[NativeAOT/arm32] Crash in write barrier early during startup #100112
Description
From #100000 (comment):
(lldb) bt
This version of LLDB has no plugin for the language "assembler". Inspection of frame variables will be limited.
* thread #1, name = 'Microsoft.Exten', stop reason = signal SIGSEGV
* frame #0: 0x00eab31e Microsoft.Extensions.Logging.Console.Tests`RhpCheckedAssignRefr1 at WriteBarriers.S:251
frame #1: 0x011ec304 Microsoft.Extensions.Logging.Console.Tests`System.Runtime.TypeCast___cctor at TypeCast.cs:36
frame #2: 0x0121c2b8 Microsoft.Extensions.Logging.Console.Tests`Internal.Runtime.CompilerHelpers.StartupCodeHelpers__RunInitializers(typeManager=<unavailable>, section=<unavailable>) at StartupCodeHelpers.cs:181
frame #3: 0x0121be8e Microsoft.Extensions.Logging.Console.Tests`Internal.Runtime.CompilerHelpers.StartupCodeHelpers__InitializeModules(osModule=<unavailable>, pModuleHeaders=<unavailable>, count=<unavailable>, pClasslibFunctions=<unavailable>, nClasslibFunctions=<unavailable>) at StartupCodeHelpers.cs:53
frame #4: 0x00e6f4d4 Microsoft.Extensions.Logging.Console.Tests`main [inlined] InitializeRuntime() at main.cpp:203:5 [opt]

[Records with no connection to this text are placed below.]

$ cat src/rtl/pisu_chain_ser.sv
module pisu_chain_ser
  import pisu_pkg::*;
#(
  parameter int WIDTH = 8
) (
  input  logic             clk,
  input  logic             rst_n,
  input  logic             ld_n,
  input  logic             ce_n,
  input  logic             sin,
  input  logic [WIDTH-1:0] par_in,
  output logic             sout
);
  localparam int TOP = WIDTH - 1;

  pisu_op_e         op;
  logic [WIDTH-1:0] q;

  pisu_ctrl u_ctrl (
    .ld_n (ld_n),
    .ce_n (ce_n),
    .op   (op)
  );

  for (genvar i = 0; i < WIDTH; i++) begin : g_bit
    logic chain_d;
    if (i == 0) begin : g_head
      assign chain_d = sin;
    end else begin : g_body
      assign chain_d = q[i-1];
    end
    pisu_cell u_cell (
      .clk     (clk),
      .rst_n   (rst_n),
      .op      (op),
      .par_d   (par_in[i]),
      .chain_d (chain_d),
      .q       (q[i])
    );
  end

  pisu_tap u_tap (
    .op      (op),
    .par_top (par_in[TOP]),
    .reg_top (q[TOP]),
    .sout    (sout)
  );

  // Load captures the whole word
  assert_load_capture_R2: assert property (@(posedge clk) disable iff (!rst_n)
    !ld_n |=> q == $past(par_in));

  // Output follows the top parallel input during load
  assert_load_bypass_R3: assert property (@(posedge clk) disable iff (!rst_n)
    !ld_n |-> sout == par_in[TOP]);

  // Output reflects the top register bit outside load
  assert_tap_top_R4: assert property (@(posedge clk) disable iff (!rst_n)
    ld_n |-> sout == q[TOP]);

  // Enabled shift moves the word up and takes in the chain bit
  assert_shift_step_R4: assert property (@(posedge clk) disable iff (!rst_n)
    (ld_n && !ce_n) |=> q == WIDTH'({$past(q), $past(sin)}));

  // Disabled clock leaves the register alone
  assert_hold_stable_R5: assert property (@(posedge clk) disable iff (!rst_n)
    (ld_n && ce_n) |=> $stable(q));

  // Load wins over an active enable
  assert_load_priority_R6: assert property (@(posedge clk) disable iff (!rst_n)
    (!ld_n && !ce_n) |=> q == $past(par_in));
endmodule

frame #5: 0x00e6f470 Microsoft.Extensions.Logging.Console.Tests`main(argc=9, argv=0xffca6804) at main.cpp:221:19 [opt]
(lldb) dis -b -A thumbv7
Microsoft.Extensions.Logging.Console.Tests`RhpCheckedAssignRef:
0xeab2be <+0>: 0xf3bf8f5f dmb sy
Microsoft.Extensions.Logging.Console.Tests`RhpCheckedAssignRefr1:
0xeab2c2 <+4>: 0x6001 str r1, [r0]
0xeab2c4 <+6>: 0xf2400c4c movw r12, #0x4c
0xeab2c8 <+10>: 0xf2c00ca0 movt r12, #0xa0
0xeab2cc <+14>: 0x44fc add r12, pc
0xeab2ce <+16>: 0xf8dcc000 ldr.w r12, [r12]

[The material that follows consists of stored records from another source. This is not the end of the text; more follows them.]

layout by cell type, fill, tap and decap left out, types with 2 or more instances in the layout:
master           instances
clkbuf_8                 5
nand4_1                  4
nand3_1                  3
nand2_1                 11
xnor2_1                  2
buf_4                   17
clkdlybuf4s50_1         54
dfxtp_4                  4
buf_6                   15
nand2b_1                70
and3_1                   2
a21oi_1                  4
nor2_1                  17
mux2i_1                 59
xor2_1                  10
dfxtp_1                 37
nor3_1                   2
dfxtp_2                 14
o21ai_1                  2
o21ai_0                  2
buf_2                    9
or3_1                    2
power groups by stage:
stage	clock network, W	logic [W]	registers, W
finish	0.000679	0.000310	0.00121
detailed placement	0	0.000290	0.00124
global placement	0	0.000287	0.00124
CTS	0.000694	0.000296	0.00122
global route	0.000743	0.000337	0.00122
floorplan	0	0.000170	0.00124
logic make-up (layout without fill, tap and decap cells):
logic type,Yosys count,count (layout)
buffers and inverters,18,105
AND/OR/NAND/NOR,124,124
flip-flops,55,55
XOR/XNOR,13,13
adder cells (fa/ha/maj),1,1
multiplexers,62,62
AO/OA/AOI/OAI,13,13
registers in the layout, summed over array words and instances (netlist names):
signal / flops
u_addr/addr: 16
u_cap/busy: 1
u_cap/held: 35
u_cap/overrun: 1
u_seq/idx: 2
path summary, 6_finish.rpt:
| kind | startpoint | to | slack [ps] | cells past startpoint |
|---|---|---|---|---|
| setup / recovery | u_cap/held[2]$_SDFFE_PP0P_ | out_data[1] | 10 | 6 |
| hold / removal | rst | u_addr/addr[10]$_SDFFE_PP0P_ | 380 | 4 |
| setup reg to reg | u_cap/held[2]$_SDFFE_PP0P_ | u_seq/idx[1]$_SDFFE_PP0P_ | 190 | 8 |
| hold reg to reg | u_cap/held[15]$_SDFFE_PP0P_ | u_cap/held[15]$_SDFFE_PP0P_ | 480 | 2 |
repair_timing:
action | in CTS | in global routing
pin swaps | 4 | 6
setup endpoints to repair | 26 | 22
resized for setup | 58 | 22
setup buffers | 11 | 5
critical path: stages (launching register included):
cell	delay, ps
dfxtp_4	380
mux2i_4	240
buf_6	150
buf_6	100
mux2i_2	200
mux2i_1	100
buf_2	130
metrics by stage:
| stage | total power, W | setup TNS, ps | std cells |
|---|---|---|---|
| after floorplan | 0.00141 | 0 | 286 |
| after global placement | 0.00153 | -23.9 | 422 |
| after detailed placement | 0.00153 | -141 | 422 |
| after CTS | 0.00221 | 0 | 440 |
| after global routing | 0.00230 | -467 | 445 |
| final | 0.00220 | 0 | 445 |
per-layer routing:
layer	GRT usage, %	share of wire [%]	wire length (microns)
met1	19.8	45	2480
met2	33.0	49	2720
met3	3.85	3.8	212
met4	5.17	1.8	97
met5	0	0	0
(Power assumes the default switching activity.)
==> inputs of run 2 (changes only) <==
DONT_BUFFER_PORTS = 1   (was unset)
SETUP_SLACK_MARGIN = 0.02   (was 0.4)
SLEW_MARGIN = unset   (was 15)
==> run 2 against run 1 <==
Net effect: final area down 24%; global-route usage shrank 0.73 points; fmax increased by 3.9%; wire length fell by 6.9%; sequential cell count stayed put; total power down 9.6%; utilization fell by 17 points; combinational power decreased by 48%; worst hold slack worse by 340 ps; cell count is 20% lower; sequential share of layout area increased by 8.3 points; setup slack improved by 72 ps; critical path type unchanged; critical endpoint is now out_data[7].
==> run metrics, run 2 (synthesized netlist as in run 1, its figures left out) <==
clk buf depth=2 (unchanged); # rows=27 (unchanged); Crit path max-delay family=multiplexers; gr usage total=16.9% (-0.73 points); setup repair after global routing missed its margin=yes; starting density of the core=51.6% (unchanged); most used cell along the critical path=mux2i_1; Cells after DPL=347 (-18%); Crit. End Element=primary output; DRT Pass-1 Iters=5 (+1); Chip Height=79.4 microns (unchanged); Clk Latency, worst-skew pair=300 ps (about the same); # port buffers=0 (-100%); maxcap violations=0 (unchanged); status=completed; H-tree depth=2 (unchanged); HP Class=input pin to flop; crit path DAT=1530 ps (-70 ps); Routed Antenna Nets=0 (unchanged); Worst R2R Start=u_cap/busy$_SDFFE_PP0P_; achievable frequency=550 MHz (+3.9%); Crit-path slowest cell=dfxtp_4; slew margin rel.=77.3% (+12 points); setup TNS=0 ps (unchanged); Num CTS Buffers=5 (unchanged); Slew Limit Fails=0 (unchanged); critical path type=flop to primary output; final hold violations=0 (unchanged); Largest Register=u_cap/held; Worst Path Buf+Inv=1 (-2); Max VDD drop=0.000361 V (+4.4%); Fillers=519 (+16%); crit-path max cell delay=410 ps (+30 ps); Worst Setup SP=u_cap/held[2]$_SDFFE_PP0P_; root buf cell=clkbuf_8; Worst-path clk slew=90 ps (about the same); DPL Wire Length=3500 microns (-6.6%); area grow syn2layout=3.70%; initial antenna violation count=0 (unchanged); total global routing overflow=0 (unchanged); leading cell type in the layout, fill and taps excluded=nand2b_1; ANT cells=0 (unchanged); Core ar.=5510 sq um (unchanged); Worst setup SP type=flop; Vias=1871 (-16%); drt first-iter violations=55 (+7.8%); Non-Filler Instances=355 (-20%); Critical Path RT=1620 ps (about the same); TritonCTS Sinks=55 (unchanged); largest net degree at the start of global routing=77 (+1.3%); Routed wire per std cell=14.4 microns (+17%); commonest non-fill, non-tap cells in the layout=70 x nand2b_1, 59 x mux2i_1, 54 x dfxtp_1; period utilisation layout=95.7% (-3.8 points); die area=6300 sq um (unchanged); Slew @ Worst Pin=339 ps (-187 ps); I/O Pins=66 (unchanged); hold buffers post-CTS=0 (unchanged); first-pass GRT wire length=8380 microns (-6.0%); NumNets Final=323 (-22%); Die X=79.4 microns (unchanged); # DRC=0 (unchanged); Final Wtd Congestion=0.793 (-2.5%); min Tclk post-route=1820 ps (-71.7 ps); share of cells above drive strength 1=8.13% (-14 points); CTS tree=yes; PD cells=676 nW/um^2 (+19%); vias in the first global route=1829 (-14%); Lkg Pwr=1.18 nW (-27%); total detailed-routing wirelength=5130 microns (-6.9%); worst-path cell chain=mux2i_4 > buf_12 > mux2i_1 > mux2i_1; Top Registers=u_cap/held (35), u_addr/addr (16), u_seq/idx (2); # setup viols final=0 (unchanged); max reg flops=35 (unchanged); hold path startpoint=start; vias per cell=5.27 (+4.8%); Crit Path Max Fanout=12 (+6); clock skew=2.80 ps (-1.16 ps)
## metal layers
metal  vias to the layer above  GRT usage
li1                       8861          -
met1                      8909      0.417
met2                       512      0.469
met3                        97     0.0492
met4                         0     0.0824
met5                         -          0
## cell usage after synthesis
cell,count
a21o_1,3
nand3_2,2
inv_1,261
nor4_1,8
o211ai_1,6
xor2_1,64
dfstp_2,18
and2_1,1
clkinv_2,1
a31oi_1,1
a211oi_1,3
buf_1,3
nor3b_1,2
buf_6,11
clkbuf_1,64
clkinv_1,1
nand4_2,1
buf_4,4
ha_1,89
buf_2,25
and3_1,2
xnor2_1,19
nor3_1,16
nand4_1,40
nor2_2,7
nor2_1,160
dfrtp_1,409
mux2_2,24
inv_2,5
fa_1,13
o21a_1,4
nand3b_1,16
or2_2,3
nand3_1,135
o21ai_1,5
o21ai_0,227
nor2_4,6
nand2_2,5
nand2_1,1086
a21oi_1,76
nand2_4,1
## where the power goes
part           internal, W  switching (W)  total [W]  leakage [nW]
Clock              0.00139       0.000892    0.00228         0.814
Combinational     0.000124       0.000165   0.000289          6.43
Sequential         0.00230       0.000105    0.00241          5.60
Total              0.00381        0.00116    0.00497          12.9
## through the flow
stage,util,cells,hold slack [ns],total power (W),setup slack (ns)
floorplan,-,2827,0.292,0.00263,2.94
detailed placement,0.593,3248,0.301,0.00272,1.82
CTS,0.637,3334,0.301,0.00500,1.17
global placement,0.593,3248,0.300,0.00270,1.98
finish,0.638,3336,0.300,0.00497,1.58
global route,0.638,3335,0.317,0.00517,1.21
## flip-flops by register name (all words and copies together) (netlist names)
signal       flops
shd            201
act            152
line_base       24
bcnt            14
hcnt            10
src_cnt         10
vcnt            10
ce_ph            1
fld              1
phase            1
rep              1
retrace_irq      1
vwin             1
===== src/rtl/wfd_pkg.sv =====
package wfd_pkg;
  localparam int EXP_W     = 4;
  localparam int MANT_W    = 20;
  localparam int RES_W     = 12;
  localparam int THR_W     = EXP_W + RES_W;
  localparam int FSEL_W    = 2;
  localparam int THR_SHIFT = 8;

  localparam int EXP_MAX  = (1 << EXP_W) - 1;
  localparam int SMP_SPAN = MANT_W + EXP_MAX;
  localparam int THR_SPAN = RES_W + EXP_MAX + THR_SHIFT;
  localparam int CMP_W    = (SMP_SPAN > THR_SPAN) ? SMP_SPAN : THR_SPAN;

  localparam int MAX_RUN = 1 << ((1 << FSEL_W) - 1);
  localparam int CNT_W   = $clog2(MAX_RUN + 1);

  localparam logic [THR_W-1:0] THR_LO_RST = '0;
  localparam logic [THR_W-1:0] THR_HI_RST = 16'hBFFF;

  typedef logic [CMP_W-1:0] cmp_t;

  function automatic cmp_t scale_sample(input logic [EXP_W-1:0] e,
                                        input logic [MANT_W-1:0] m);
    cmp_t v;
    v = cmp_t'(m);
    return v << e;
  endfunction

  function automatic cmp_t scale_bound(input logic [THR_W-1:0] t);
    cmp_t v;
    int   sh;
    v  = cmp_t'(t[RES_W-1:0]);
    sh = int'(t[THR_W-1 -: EXP_W]) + THR_SHIFT;
    return v << sh;
  endfunction

  function automatic logic [CNT_W-1:0] run_need(input logic [FSEL_W-1:0] code);
    return CNT_W'(1) << code;
  endfunction
endpackage
[src/rtl/spi_reg_decode.sv]
module spi_reg_decode
  import spi_host_pkg::*;
#(
  parameter int ADDR_W = 8
) (
  input  logic [ADDR_W-1:0] addr,
  input  logic              rd,
  input  logic              wr,
  output reg_hit_t          rd_hit,
  output reg_hit_t          wr_hit
);
  reg_hit_t sel;

  always_comb begin
    sel          = '0;
    sel.clk_code = (addr == ADDR_W'(OFS_CLK));
    sel.ctrl     = (addr == ADDR_W'(OFS_CTRL));
    sel.stat     = (addr == ADDR_W'(OFS_STAT));
    sel.data     = (addr == ADDR_W'(OFS_DATA));
    sel.csn      = (addr == ADDR_W'(OFS_CSN));
    rd_hit       = rd ? sel : '0;
    wr_hit       = wr ? sel : '0;
  end
endmodule

[src/rtl/spi_sem.sv]
module spi_sem (
  input  logic clk,
  input  logic rst_n,
  input  logic stat_rd,
  input  logic stat_wr,
  input  logic wbit0,
  output logic lock
);
  logic lock_q, lock_d;

  always_comb begin
    lock_d = lock_q;
    if (stat_wr && wbit0)
      lock_d = 1'b0;
    else if (stat_rd)
      lock_d = 1'b1;
  end

  always_ff @(posedge clk or negedge rst_n) begin
    if (!rst_n) lock_q <= 1'b0;
    else        lock_q <= lock_d;
  end

  assign lock = lock_q;

  AST_LOCK_SET_BY_READ: assert property (@(posedge clk) disable iff (!rst_n)
    $rose(lock_q) |-> $past(stat_rd));

  AST_LOCK_RELEASE: assert property (@(posedge clk) disable iff (!rst_n)
    (stat_wr && wbit0) |=> !lock_q);

  AST_LOCK_HOLD_ZERO_WR: assert property (@(posedge clk) disable iff (!rst_n)
    (stat_wr && !wbit0 && !stat_rd) |=> $stable(lock_q));
endmodule

[src/rtl/spi_xfer_ctrl.sv]
module spi_xfer_ctrl (
  input  logic       clk,
  input  logic       rst_n,
  input  logic       data_wr,
  input  logic [7:0] wdata,
  input  logic       eng_busy,
  output logic       eng_start,
  output logic [7:0] eng_tx_data,
  output logic       busy
);
  logic       pend_q, pend_d;
  logic       start_q, start_d;
  logic [7:0] tx_q, tx_d;
  logic       launch;

  assign busy   = pend_q | eng_busy;
  assign launch = data_wr && !busy;

  always_comb begin
    pend_d  = pend_q;
    start_d = launch;
    tx_d    = tx_q;
    if (pend_q && eng_busy) pend_d = 1'b0;
    if (launch) begin
      pend_d = 1'b1;
      tx_d   = wdata;
    end
  end

  always_ff @(posedge clk or negedge rst_n) begin
    if (!rst_n) begin
      pend_q  <= 1'b0;
      start_q <= 1'b0;
      tx_q    <= 8'h00;
    end else begin
      pend_q  <= pend_d;
      start_q <= start_d;
      if (launch) tx_q <= tx_d;
    end
  end

  assign eng_start   = start_q;
  assign eng_tx_data = tx_q;

  AST_START_SINGLE: assert property (@(posedge clk) disable iff (!rst_n)
    eng_start |=> !eng_start);

  AST_NO_START_WHEN_BUSY: assert property (@(posedge clk) disable iff (!rst_n)
    (data_wr && busy) |=> (!eng_start && $stable(eng_tx_data)));
endmodule

[src/rtl/spi_cs_sel.sv]
module spi_cs_sel
  import spi_host_pkg::*;
#(
  parameter int NUM_CS = 8
) (
  input  logic              clk,
  input  logic              rst_n,
  input  logic              wr_en,
  input  logic [7:0]        wdata,
  output logic [7:0]        cs_num,
  output logic [NUM_CS-1:0] cs_n
);
  logic [7:0] num_q;

  always_ff @(posedge clk or negedge rst_n) begin
    if (!rst_n)     num_q <= CSN_NONE;
    else if (wr_en) num_q <= wdata;
  end

  for (genvar i = 0; i < NUM_CS; i++) begin : g_line
    assign cs_n[i] = (num_q != 8'(i));
  end

  assign cs_num = num_q;

  AST_CS_AT_MOST_ONE: assert property (@(posedge clk) disable iff (!rst_n)
    $onehot0(~cs_n));
endmodule

[src/rtl/spi_host_regs.sv]
module spi_host_regs
  import spi_host_pkg::*;
#(
  parameter int         ADDR_W   = 8,
  parameter int         NUM_CS   = 8,
  parameter logic [3:0] CLK_CODE = 4'h2
) (
  input  logic              clk,
  input  logic              rst_n,
  input  logic [ADDR_W-1:0] bus_addr,
  input  logic              bus_wr,
  input  logic              bus_rd,
  input  logic [7:0]        bus_wdata,
  output logic [7:0]        bus_rdata,
  input  logic              eng_busy,
  input  logic [7:0]        eng_rx_data,
  output logic              eng_start,
  output logic [7:0]        eng_tx_data,
  output logic [3:0]        eng_div_code,
  output logic              eng_cpha,
  output logic              eng_cpol,
  output logic [NUM_CS-1:0] cs_n
);
  reg_hit_t   rd_hit, wr_hit;
  logic       lock, busy;
  logic [7:0] cs_num;
  logic [5:0] ctrl_q, ctrl_d;
  logic [7:0] rdata_q, rdata_d;

  spi_reg_decode #(.ADDR_W(ADDR_W)) u_dec (
    .addr(bus_addr), .rd(bus_rd), .wr(bus_wr),
    .rd_hit(rd_hit), .wr_hit(wr_hit)
  );

  spi_sem u_sem (
    .clk(clk), .rst_n(rst_n),
    .stat_rd(rd_hit.stat), .stat_wr(wr_hit.stat),
    .wbit0(bus_wdata[0]), .lock(lock)
  );

  spi_xfer_ctrl u_xfer (
    .clk(clk), .rst_n(rst_n),
    .data_wr(wr_hit.data), .wdata(bus_wdata),
    .eng_busy(eng_busy), .eng_start(eng_start),
    .eng_tx_data(eng_tx_data), .busy(busy)
  );

  spi_cs_sel #(.NUM_CS(NUM_CS)) u_cs (
    .clk(clk), .rst_n(rst_n),
    .wr_en(wr_hit.csn), .wdata(bus_wdata),
    .cs_num(cs_num), .cs_n(cs_n)
  );

  always_comb begin
    ctrl_d = ctrl_q;
    if (wr_hit.ctrl) ctrl_d = bus_wdata[5:0];
  end

  always_comb begin
    rdata_d = 8'h00;
    unique case (1'b1)
      rd_hit.clk_code: rdata_d = {4'h0, CLK_CODE};
      rd_hit.ctrl:     rdata_d = {2'b00, ctrl_q};
      rd_hit.stat:     rdata_d = {6'b0, busy, lock};
      rd_hit.data:     rdata_d = eng_rx_data;
      rd_hit.csn:      rdata_d = cs_num;
      default:         rdata_d = 8'h00;
    endcase
  end

  always_ff @(posedge clk or negedge rst_n) begin
    if (!rst_n) begin
      ctrl_q  <= CTRL_RST;
      rdata_q <= 8'h00;
    end else begin
      ctrl_q <= ctrl_d;
      if (bus_rd) rdata_q <= rdata_d;
    end
  end

  assign bus_rdata    = rdata_q;
  assign eng_div_code = ctrl_q[3:0];
  assign eng_cpha     = ctrl_q[4];
  assign eng_cpol     = ctrl_q[5];

  AST_RDATA_HELD: assert property (@(posedge clk) disable iff (!rst_n)
    !bus_rd |=> $stable(bus_rdata));

  AST_CTRL_ONLY_ON_WRITE: assert property (@(posedge clk) disable iff (!rst_n)
    !wr_hit.ctrl |=> $stable({eng_cpol, eng_cpha, eng_div_code}));
endmodule
$ cat config.mk
export PLATFORM = sky130hd
export DESIGN_NAME = learning_mac_lookup
export DESIGN_NICKNAME = d
export VERILOG_FILES = /design/src/rtl/mac_learn_pkg.sv /design/src/rtl/mac_learn_table.sv /design/src/rtl/mac_learn_ctrl.sv /design/src/rtl/mac_learn_dp.sv /design/src/rtl/learning_mac_lookup.sv
export SDC_FILE = /design/constraint.sdc
export NUM_CORES = 1
export LEC_CHECK = 0
export BUFFER_PORTS_ARGS = -buffer_cell sky130_fd_sc_hd__buf_2
export CORE_AREA = 2 2 330 332
export DETAILED_ROUTE_END_ITERATION = 10
export DIE_AREA = 0 0 332 334
export PLACE_DENSITY = 0.52
export SETUP_SLACK_MARGIN = 0.02
export SYNTH_ARGS = -nofsm -noshare
export SYNTH_HDL_FRONTEND = slang
export SYNTH_SLANG_ARGS = --single-unit
$ cat constraint.sdc
create_clock -name clk -period 6.5 [get_ports clk]
set_clock_uncertainty 0.2 [all_clocks]
set_input_delay 0.65 -clock clk [delete_from_list [all_inputs] [get_ports clk]]
set_output_delay 0.65 -clock clk [all_outputs]
set_load 0.05 [all_outputs]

0xeab2d2 <+20>: 0x4560 cmp r0, r12
0xeab2d4 <+22>: 0xd328 blo 0x89b328 ; <+106>
0xeab2d6 <+24>: 0xf2400c3e movw r12, #0x3e
0xeab2da <+28>: 0xf2c00ca0 movt r12, #0xa0
0xeab2de <+32>: 0x44fc add r12, pc
0xeab2e0 <+34>: 0xf8dcc000 ldr.w r12, [r12]

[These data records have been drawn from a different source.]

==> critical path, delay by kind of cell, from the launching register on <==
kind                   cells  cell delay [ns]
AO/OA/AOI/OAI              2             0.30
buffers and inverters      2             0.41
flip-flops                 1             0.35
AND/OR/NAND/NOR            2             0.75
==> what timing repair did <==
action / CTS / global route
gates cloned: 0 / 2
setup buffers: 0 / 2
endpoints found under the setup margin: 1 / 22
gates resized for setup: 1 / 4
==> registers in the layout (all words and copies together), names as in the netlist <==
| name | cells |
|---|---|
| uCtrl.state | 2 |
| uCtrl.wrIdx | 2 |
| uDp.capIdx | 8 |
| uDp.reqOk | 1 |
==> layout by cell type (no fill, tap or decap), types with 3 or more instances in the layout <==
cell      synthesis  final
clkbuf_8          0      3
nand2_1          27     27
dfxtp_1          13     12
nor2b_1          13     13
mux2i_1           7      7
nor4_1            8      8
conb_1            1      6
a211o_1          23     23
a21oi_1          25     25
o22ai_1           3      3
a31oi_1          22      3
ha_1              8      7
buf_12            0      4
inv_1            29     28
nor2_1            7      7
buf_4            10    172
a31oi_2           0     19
--- config.mk ---
export PLATFORM = sky130hd
export DESIGN_NAME = image_checksum
export DESIGN_NICKNAME = d
export VERILOG_FILES = /design/src/rtl/image_checksum_pkg.sv /design/src/rtl/image_checksum_ctrl.sv /design/src/rtl/image_checksum_dp.sv /design/src/rtl/image_checksum.sv
export SDC_FILE = /design/constraint.sdc
export NUM_CORES = 1
export LEC_CHECK = 0
export ABC_AREA = 1
export BUFFER_PORTS_ARGS = -buffer_cell sky130_fd_sc_hd__clkbuf_2
export CORE_MARGIN = 2
export CORE_UTILIZATION = 48
export CTS_CLUSTER_DIAMETER = 30
export DETAILED_ROUTE_END_ITERATION = 6
export PLACE_DENSITY_LB_ADDON = 0.15
export SETUP_SLACK_MARGIN = 0.1
export SLEW_MARGIN = 30
export SYNTH_ARGS = -nofsm -noshare
export SYNTH_HDL_FRONTEND = slang
export SYNTH_SLANG_ARGS = --single-unit
--- constraint.sdc ---
create_clock -name clk -period 2.25 [get_ports clk]
set_input_delay 0.45 -clock clk [delete_from_list [all_inputs] [get_ports clk]]
set_output_delay 0.45 -clock clk [all_outputs]
set_load 0.05 [all_outputs]
--- src/rtl/image_checksum_pkg.sv ---
package image_checksum_pkg;
  typedef enum logic {
    TAG_PROG = 1'b0,
    TAG_REG  = 1'b1
  } regionTag_t;

  typedef struct packed {
    logic clr;
    logic add;
    logic fin;
  } ctrlStrobe_t;
endpackage
===== config.mk =====
export PLATFORM = sky130hd
export DESIGN_NAME = gpio_irq_router
export DESIGN_NICKNAME = d
export VERILOG_FILES = /design/src/rtl/irqr_cfg_reg.sv /design/src/rtl/irqr_slot_mux.sv /design/src/rtl/irqr_share_merge.sv /design/src/rtl/gpio_irq_router.sv
export SDC_FILE = /design/constraint.sdc
export NUM_CORES = 1
export LEC_CHECK = 0
export CAP_MARGIN = 20
export CORE_UTILIZATION = 33
export CTS_CLUSTER_SIZE = 14
export DETAILED_ROUTE_END_ITERATION = 6
export MAX_ROUTING_LAYER = met4
export PLACE_DENSITY = 0.8
export SLEW_MARGIN = 20
export SYNTH_ARGS = -nofsm -noshare
export SYNTH_HDL_FRONTEND = slang
export SYNTH_HIERARCHICAL = 1
export SYNTH_SLANG_ARGS = --single-unit
export TNS_END_PERCENT = 30

===== constraint.sdc =====
create_clock -name clk -period 1.75 [get_ports clk]
set_clock_uncertainty 0.1 [all_clocks]
set_input_delay 0.35 -clock clk [delete_from_list [all_inputs] [get_ports clk]]
set_output_delay 0.35 -clock clk [all_outputs]
set_load 0.02 [all_outputs]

0xeab2e4 <+38>: 0x4560 cmp r0, r12
0xeab2e6 <+40>: 0xd21f bhs 0x89b328 ; <+106>
0xeab2e8 <+42>: 0xf6470ca0 movw r12, #0x78a0
0xeab2ec <+46>: 0xf2c00c9e movt r12, #0x9e
0xeab2f0 <+50>: 0x44fc add r12, pc
0xeab2f2 <+52>: 0xf8dcc000 ldr.w r12, [r12]
0xeab2f6 <+56>: 0x4561 cmp r1, r12
0xeab2f8 <+58>: 0xd31b blo 0x89b332 ; <+116>
0xeab2fa <+60>: 0xf6470c92 movw r12, #0x7892
0xeab2fe <+64>: 0xf2c00c9e movt r12, #0x9e
0xeab302 <+68>: 0x44fc add r12, pc
0xeab304 <+70>: 0xf8dcc000 ldr.w r12, [r12]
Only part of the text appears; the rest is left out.